==== RECORDS ====

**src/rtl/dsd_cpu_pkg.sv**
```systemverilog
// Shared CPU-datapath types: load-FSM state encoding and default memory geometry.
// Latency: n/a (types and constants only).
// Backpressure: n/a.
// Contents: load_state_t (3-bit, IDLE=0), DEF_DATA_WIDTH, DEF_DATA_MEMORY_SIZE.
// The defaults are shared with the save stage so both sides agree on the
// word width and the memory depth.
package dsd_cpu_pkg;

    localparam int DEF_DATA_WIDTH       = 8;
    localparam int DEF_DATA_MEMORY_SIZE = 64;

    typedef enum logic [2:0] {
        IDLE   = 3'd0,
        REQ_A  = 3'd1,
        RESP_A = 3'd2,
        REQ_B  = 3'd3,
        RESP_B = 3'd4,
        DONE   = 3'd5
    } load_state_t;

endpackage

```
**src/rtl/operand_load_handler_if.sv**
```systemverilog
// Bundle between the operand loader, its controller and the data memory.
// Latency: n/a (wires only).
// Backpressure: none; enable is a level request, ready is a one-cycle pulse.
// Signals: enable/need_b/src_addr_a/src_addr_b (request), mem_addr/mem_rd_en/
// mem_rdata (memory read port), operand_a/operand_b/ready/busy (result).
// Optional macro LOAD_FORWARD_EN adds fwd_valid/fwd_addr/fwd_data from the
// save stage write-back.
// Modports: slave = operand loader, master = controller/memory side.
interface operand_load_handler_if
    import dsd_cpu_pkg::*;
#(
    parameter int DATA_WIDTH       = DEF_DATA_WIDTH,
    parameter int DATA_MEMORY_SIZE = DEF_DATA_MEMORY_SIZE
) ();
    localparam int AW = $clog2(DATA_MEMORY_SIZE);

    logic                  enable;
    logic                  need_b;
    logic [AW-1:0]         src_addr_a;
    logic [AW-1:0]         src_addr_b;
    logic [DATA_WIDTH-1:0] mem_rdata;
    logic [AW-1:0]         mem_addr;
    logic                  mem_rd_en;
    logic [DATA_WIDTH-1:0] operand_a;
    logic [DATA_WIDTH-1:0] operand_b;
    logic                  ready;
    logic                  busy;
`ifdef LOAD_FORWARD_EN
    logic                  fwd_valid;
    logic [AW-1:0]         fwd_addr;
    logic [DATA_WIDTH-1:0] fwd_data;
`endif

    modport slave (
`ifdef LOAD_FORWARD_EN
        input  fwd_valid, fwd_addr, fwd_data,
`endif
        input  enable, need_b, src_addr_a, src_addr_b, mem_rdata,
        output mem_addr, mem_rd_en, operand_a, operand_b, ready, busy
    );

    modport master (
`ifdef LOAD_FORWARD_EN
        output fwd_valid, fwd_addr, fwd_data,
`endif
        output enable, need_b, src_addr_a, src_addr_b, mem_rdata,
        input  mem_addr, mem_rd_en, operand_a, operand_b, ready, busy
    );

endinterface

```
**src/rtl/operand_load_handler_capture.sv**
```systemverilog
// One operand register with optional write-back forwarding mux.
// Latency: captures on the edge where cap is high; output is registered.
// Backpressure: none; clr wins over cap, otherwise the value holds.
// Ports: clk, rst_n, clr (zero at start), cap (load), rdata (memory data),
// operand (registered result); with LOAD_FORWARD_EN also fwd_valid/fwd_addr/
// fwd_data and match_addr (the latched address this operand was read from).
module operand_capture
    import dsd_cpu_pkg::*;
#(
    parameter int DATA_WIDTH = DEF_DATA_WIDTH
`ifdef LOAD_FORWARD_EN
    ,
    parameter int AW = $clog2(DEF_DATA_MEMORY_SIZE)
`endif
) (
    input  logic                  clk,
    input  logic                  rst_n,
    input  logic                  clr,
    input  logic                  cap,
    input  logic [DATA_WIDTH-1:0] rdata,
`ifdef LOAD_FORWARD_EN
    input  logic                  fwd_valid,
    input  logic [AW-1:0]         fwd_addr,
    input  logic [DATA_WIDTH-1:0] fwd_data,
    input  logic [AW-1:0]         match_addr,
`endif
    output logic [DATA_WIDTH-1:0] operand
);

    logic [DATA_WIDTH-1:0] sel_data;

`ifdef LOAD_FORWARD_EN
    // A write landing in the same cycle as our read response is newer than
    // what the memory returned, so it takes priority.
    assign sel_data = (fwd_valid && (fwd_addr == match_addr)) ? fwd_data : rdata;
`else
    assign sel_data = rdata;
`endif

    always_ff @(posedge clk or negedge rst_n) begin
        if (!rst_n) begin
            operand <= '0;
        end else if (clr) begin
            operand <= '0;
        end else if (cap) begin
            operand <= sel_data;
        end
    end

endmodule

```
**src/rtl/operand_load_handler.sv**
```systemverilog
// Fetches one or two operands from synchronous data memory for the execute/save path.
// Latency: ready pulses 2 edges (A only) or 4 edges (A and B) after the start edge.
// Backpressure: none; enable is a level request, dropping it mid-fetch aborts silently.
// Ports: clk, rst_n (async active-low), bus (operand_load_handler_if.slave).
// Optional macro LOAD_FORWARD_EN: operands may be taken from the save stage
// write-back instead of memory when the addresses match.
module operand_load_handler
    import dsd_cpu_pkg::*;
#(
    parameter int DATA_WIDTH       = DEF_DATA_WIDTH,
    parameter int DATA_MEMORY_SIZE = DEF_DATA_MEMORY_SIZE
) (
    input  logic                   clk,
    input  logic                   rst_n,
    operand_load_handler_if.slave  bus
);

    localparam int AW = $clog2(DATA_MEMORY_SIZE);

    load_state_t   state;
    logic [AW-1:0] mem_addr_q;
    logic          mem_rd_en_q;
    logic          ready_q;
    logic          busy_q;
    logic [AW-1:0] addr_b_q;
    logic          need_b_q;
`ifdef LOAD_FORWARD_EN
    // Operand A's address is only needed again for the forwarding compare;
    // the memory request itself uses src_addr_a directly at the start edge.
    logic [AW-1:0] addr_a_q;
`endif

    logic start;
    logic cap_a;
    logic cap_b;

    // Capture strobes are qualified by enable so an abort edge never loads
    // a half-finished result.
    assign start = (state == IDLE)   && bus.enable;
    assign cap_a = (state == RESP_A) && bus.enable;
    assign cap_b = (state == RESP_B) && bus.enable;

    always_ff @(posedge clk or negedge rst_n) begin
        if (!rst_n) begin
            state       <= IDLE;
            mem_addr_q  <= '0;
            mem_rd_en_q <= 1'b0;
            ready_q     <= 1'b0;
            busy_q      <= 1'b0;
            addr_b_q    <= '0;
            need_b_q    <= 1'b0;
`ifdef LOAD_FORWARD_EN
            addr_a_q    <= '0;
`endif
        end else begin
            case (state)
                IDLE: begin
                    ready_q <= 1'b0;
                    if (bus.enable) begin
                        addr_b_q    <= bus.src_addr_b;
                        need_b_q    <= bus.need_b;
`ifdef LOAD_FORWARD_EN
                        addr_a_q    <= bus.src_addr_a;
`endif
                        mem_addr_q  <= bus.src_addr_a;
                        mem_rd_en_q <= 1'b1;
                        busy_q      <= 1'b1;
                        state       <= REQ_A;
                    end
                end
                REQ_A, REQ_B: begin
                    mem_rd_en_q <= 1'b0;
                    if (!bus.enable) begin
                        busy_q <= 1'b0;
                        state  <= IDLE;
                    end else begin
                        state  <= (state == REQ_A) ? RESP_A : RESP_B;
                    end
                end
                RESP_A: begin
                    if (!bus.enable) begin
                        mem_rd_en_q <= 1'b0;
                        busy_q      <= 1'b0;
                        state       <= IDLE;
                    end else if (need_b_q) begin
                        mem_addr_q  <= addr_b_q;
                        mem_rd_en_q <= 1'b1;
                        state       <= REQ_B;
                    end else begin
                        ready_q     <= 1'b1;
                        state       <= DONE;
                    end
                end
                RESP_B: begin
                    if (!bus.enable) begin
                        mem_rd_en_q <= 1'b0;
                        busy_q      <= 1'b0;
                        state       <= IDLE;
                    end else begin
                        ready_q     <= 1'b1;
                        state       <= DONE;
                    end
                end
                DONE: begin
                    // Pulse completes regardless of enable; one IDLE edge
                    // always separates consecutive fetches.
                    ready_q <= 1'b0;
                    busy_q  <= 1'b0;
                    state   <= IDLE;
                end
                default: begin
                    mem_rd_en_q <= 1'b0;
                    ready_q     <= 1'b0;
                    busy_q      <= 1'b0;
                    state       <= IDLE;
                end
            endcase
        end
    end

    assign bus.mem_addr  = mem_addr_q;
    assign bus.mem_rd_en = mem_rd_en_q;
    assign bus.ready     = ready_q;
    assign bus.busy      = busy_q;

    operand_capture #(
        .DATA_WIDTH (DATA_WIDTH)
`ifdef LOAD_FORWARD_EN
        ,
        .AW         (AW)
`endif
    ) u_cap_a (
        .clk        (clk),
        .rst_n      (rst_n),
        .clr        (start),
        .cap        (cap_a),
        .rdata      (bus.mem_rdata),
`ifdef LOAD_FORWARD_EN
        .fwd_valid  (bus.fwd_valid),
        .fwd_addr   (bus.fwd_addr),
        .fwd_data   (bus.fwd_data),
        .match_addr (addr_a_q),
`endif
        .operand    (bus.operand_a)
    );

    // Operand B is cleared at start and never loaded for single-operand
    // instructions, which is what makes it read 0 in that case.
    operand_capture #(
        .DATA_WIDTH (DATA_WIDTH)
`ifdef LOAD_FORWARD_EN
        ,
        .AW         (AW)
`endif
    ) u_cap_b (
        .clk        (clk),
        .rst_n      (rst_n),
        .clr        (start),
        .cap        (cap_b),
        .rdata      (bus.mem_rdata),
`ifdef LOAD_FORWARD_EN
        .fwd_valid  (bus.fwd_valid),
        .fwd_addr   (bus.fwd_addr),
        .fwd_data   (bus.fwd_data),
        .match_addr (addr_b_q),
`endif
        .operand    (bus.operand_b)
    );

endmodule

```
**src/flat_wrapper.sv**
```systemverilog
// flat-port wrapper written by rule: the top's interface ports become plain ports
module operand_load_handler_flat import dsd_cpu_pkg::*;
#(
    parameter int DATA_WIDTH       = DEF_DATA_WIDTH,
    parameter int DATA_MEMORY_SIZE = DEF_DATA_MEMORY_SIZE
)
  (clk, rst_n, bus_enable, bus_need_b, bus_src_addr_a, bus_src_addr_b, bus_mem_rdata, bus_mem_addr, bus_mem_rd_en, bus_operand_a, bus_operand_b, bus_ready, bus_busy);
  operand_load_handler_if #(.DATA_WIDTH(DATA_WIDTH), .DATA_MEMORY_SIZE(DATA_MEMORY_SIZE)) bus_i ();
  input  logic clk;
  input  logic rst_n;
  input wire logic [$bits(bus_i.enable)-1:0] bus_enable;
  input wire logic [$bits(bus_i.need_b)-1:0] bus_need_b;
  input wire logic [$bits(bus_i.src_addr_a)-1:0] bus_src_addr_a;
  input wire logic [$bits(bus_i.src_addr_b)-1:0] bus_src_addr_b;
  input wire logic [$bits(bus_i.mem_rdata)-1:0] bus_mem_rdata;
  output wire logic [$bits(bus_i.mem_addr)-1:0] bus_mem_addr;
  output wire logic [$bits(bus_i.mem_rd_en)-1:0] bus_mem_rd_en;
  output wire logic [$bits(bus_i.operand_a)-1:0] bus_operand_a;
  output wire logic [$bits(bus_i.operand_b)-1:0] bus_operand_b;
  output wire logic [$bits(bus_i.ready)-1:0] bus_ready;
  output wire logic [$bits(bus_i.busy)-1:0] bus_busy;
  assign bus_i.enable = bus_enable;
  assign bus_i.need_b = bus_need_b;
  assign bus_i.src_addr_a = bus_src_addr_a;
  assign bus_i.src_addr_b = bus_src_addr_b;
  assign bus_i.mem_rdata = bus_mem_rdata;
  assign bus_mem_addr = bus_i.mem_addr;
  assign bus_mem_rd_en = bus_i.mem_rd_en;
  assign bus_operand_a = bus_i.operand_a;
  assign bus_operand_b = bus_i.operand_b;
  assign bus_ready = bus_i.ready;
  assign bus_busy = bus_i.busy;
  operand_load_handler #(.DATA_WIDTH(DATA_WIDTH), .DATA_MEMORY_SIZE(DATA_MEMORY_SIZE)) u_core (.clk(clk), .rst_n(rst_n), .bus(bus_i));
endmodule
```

====

### YOUR TASK
How many lines above contain the word "request"? Answer with the number alone.

### WRITTEN ANSWER
4